Ganadores y perdedores en el tablero financiero
El impacto de este conflicto no es uniforme y está reconfigurando las carteras de inversión de manera acelerada:
- Fortaleza del Dólar: La moneda estadounidense se consolida como refugio, dado que EE. UU. cuenta con mayor resiliencia energética que Europa o Asia.
- Bonos y Tasas: El temor a la inflación ha elevado los rendimientos de los bonos. En Reino Unido, lo que hace semanas se veía como una inminente baja de tasas, hoy se discute como un posible aumento.
- Mercados Bursátiles: Las bolsas asiáticas y europeas, más dependientes de la energía importada, están bajo presión. Por el contrario, en EE. UU. se observa una rotación de acciones de crecimiento hacia acciones de valor.

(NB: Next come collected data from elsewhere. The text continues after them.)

--- src/adc_cfg_pkg.sv ---
// Package for the converter configuration block: register offsets, field layout, reset values and types.
// Assumes a byte-wide register port with one-cycle read latency and a 40 MHz system clock.
package adc_cfg_pkg;

  // ==========================================================================
  // Register offsets (byte index on the register port).
  // ==========================================================================
  localparam logic [3:0] OFS_INPUT_REF_CLOCK_SELECT = 4'h0;
  localparam logic [3:0] OFS_TEMP_SENSOR_CONTROL = 4'h1;
  localparam logic [3:0] OFS_REF_AMPLIFIER_CONTROL = 4'h2;
  localparam logic [3:0] OFS_BANDGAP_CONTROL = 4'h3;
  localparam logic [3:0] OFS_CAL_HOT_RESULT_HIGH = 4'h4;
  localparam logic [3:0] OFS_CAL_HOT_RESULT_LOW = 4'h5;
  localparam logic [3:0] OFS_CAL_WARM_RESULT_HIGH = 4'h6;
  localparam logic [3:0] OFS_CAL_WARM_RESULT_LOW = 4'h7;
  localparam logic [3:0] OFS_EXT_CHANNEL_SELECT = 4'h8;

  // ==========================================================================
  // Field positions.
  // ==========================================================================
  localparam int INPUT_SRC_LSB = 5;
  localparam int REF_SEL_LSB = 3;
  localparam int CLK_DIV_LSB = 0;
  localparam int SENSOR_RSVD_LSB = 4;
  localparam int SENSOR_GAIN_LSB = 1;
  localparam int SENSOR_EN_BIT = 0;
  localparam int AMP_EN_BIT = 7;
  localparam int AMP_IN_BIT = 4;
  localparam int AMP_GAIN_LSB = 0;
  localparam int BANDGAP_EN_BIT = 0;
  localparam int CAL_LOW_LSB = 4;

  // ==========================================================================
  // Reset values and fixed codes.
  // ==========================================================================
  localparam logic [7:0] RST_INPUT_REF_CLOCK = 8'h00;
  localparam logic [1:0] RST_SENSOR_GAIN = 2'h2;
  localparam logic [1:0] RST_AMP_GAIN = 2'h0;
  localparam logic [3:0] RST_EXT_CHANNEL = 4'h0;
  localparam logic [11:0] CAL_HOT_DEFAULT = 12'h000;
  localparam logic [11:0] CAL_WARM_DEFAULT = 12'h000;
  localparam logic [3:0] EXT_CHANNEL_COUNT = 4'h8;
  localparam logic [7:0] DIVIDER_RESERVED_CODE = 8'h00;

  // ==========================================================================
  // Types.
  // ==========================================================================
  typedef enum logic [2:0] {
    SRC_EXTERNAL = 3'b000,
    SRC_AMP0 = 3'b001,
    SRC_AMP1 = 3'b010,
    SRC_GND_A = 3'b011,
    SRC_GND_B = 3'b100,
    SRC_SUPPLY_QUARTER = 3'b101,
    SRC_SENSOR = 3'b110,
    SRC_REF_AMP = 3'b111
  } input_src_t;

  typedef enum logic [1:0] {
    REF_EXT_PIN = 2'b00,
    REF_SUPPLY = 2'b01,
    REF_AMP_OUT = 2'b10,
    REF_SENSOR = 2'b11
  } ref_src_t;

  // Register port request.
  typedef struct packed {
    logic [3:0] addr;
    logic [7:0] wdata;
    logic wr;
    logic rd;
  } reg_req_t;

  // At most one-hot routing switches toward the analog front end.
  typedef struct packed {
    logic [7:0] ext_channel_on;
    logic amp0_on;
    logic amp1_on;
    logic ground_on;
    logic supply_quarter_on;
    logic sensor_out_on;
    logic ref_amp_out_on;
  } input_route_t;

  typedef struct packed {
    logic ext_pin_on;
    logic supply_on;
    logic amp_out_on;
    logic sensor_ref_on;
  } ref_route_t;

endpackage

El riesgo de la estanflación
El mayor temor de los gestores de fondos es la estanflación: un escenario donde el crecimiento económico se estanca debido a los altos costos operativos, mientras que la inflación sigue subiendo impulsada por la energía, los fertilizantes y los productos químicos. Con las valoraciones de las bolsas cotizando entre un 15% y 30% por encima de sus promedios históricos, el margen de error es mínimo.
En Thunder sabemos que en tiempos de volatilidad, la información precisa es el activo más valioso. El conflicto en Medio Oriente ha dejado de ser un riesgo geopolítico para convertirse en el principal driver de la economía familiar y global. Estabilizar los precios de la energía será la prioridad absoluta para evitar que este 2026 se convierta en un año de retroceso económico.